Dataset excerpts:
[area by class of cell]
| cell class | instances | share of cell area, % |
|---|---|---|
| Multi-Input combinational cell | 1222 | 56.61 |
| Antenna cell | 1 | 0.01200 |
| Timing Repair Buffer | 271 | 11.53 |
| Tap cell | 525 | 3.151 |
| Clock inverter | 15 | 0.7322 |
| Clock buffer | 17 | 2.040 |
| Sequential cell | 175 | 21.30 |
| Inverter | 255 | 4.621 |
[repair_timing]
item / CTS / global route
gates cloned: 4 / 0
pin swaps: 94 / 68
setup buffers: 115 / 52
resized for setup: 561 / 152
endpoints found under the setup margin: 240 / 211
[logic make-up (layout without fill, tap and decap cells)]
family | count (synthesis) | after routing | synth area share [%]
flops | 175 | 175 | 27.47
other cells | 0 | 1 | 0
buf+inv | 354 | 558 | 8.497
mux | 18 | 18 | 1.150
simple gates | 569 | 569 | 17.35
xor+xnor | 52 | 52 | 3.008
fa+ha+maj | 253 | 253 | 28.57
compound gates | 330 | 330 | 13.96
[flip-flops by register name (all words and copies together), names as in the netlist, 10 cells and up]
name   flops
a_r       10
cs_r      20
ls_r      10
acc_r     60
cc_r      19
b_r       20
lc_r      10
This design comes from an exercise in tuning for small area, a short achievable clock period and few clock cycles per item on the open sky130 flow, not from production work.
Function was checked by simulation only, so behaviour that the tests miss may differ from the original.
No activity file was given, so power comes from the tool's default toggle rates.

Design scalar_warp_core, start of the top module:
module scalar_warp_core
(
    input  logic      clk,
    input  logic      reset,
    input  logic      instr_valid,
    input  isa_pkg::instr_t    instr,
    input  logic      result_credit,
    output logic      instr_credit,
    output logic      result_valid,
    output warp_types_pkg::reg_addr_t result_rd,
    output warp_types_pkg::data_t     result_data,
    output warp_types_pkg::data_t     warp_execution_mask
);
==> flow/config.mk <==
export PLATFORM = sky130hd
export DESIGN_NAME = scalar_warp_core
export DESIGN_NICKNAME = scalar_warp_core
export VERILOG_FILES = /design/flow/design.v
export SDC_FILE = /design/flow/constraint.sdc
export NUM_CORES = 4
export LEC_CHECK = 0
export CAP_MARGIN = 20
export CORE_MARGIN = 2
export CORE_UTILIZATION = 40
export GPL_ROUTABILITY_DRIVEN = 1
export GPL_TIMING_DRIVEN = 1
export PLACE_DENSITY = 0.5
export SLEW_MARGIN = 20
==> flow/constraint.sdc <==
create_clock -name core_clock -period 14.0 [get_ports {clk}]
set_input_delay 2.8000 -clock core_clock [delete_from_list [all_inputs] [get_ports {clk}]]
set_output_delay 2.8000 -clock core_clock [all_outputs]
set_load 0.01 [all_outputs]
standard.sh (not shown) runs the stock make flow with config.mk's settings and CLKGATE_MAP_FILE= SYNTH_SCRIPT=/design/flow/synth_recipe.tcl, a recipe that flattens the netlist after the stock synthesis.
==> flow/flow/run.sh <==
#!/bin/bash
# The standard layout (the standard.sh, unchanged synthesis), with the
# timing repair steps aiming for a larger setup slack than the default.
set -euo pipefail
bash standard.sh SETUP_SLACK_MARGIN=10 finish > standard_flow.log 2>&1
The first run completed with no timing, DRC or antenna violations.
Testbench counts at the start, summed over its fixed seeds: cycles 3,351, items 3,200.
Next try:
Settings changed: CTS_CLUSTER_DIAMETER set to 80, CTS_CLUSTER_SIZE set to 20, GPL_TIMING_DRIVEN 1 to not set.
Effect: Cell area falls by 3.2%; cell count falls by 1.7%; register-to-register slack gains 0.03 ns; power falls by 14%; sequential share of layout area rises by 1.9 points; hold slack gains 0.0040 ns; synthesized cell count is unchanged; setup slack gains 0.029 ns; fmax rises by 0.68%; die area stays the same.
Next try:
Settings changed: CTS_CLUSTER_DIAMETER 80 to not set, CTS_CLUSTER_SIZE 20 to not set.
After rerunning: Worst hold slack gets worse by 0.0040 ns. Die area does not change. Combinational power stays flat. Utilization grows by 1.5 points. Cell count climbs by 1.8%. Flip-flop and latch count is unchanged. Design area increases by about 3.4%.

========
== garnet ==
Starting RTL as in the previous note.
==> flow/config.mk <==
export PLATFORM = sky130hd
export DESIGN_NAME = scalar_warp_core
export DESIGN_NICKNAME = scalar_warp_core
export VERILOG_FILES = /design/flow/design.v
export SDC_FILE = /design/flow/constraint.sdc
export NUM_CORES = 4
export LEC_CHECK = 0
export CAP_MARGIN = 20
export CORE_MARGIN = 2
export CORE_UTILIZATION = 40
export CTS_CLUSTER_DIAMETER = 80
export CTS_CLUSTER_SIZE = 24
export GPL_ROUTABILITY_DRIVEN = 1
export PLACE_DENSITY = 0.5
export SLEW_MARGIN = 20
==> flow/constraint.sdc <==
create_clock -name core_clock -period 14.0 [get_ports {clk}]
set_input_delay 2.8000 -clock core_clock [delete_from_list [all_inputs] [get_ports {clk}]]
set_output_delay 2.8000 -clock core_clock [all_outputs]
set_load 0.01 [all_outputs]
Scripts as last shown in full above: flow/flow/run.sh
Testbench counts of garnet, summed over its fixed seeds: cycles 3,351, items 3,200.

■ Exercise ■
Each line in the data where the string "flops" occurs should be identified and copied.

■ Task solution ■
flops | 175 | 175 | 27.47
[flip-flops by register name (all words and copies together), names as in the netlist, 10 cells and up]
name   flops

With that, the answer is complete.